Is every topological manifold completely metrizable?
Is every (second-countable) topological manifold completely metrizable?
It is known that every smooth manifold possess a complete Riemannian metric, hence in particular it is completely metrizable, however there are non smoothable manifolds.
Solution 1:
Yes.
The proof I know is a little roundabout. Let $M$ be your manifold. It is locally compact and Hausdorff, so it has a one-point compactification $M^*$ which is compact Hausdorff. Now $M^*$ is again second countable (see One point compactification is second contable), and (locally) compact Hausdorff spaces are regular, so by the Urysohn metrization theorem, $M^*$ is metrizable with some metric $d^*$. Since $M^*$ is compact, then $(M^*, d^*)$ is of course complete. Now $M$ is an open subset of $M^*$, and every open (or even $G_\delta$) subset of a complete metric space is completely metrizable (with a different metric). See Theorem 1.2 of this note for a proof; it's also in Kechris's Classical Descriptive Set Theory and probably many other standard texts.

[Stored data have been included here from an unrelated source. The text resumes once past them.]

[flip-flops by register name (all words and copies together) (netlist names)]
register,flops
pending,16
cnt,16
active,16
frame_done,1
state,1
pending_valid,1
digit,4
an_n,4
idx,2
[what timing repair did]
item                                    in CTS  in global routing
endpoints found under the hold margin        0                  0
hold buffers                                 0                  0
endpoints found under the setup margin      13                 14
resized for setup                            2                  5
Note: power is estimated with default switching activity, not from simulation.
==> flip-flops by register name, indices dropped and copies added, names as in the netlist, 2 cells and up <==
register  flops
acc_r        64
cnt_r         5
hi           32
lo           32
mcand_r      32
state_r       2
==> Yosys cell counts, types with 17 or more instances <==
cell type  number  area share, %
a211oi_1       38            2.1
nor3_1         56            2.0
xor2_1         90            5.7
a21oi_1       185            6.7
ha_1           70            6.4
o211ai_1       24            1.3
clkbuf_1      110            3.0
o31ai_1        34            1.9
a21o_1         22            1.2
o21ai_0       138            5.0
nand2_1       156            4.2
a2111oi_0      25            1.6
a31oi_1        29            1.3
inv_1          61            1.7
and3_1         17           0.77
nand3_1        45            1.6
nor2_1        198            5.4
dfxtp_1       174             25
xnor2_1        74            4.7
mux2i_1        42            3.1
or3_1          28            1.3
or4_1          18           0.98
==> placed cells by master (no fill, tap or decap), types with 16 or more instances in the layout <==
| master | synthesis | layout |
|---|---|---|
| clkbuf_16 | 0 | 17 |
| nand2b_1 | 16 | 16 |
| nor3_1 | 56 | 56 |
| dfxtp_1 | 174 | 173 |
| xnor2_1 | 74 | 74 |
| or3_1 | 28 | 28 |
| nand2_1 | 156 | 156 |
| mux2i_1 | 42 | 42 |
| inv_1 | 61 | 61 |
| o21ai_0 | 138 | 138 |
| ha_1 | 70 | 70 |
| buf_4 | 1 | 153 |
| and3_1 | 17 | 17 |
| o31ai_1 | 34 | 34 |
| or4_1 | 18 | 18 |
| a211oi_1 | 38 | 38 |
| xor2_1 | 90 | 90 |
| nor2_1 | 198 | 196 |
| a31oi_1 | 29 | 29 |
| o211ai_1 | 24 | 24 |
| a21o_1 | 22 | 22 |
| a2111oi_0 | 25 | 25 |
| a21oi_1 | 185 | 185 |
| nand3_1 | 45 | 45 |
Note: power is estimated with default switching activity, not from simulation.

In fact, unless I am mistaken, we just showed any locally compact Hausdorff second countable space is completely metrizable.
If there is a more direct proof, I would be interested to see it!
Solution 2:
Express $M$ as a union of open sets $\{U_n\}$ with $clos(U_n)$ compact and contained within $U_{n+1}$ (always possible if $M$ is not itself compact).
Put a Riemannian metric $g_0$ on $M$. Revise $g_0$ to $g_1$ as follows: $g_1 = f_1 g_0$ for $f_1$ a positive scalar function obeying:
(a) $f_1 = 1$ on $U_1$ and
(b) on $U_3 - U_2$, $f_1 < 1/\sqrt{d_0(U_2, M - U_3)}$ (where $d_0$ = distance function generated by $g_0$).
Note that for $d_1$ the distance function generated by $g_1$, $d_1(U_2, M - U_3)$ is at least $1$; in particular, any curve starting in $U_1$ and escaping to infinity must have at least length $1$, because it crosses from the boundary of $U_2$ to the boundary of $U_3$, a distance of at least $1$.
Now continue inductively: treating $U_3$, $U_4$, and $U_5$ as we just did $U_1$, $U_2$, and $U_3$ and creating $g_2 = f_2 g_1$, with any curve from $U_1$ escaping to infinity having length at least $2$, as it crosses both from boundary of $U_2$ to $U_3$ (same metric as $g_1$) as well as from boundary of $U_4$ to boundary of $U_5$ (again with distance at least $1$); and so on.
We end with a well-defined metric $g_{\infty} = \lim g_n$. Any curve escaping to infinity must cross an infinite number of bands of width at least $1$ in $g_{\infty}$, so it must have infinite length in $g_{\infty}$. That means $(M, g_{\infty})$ is complete.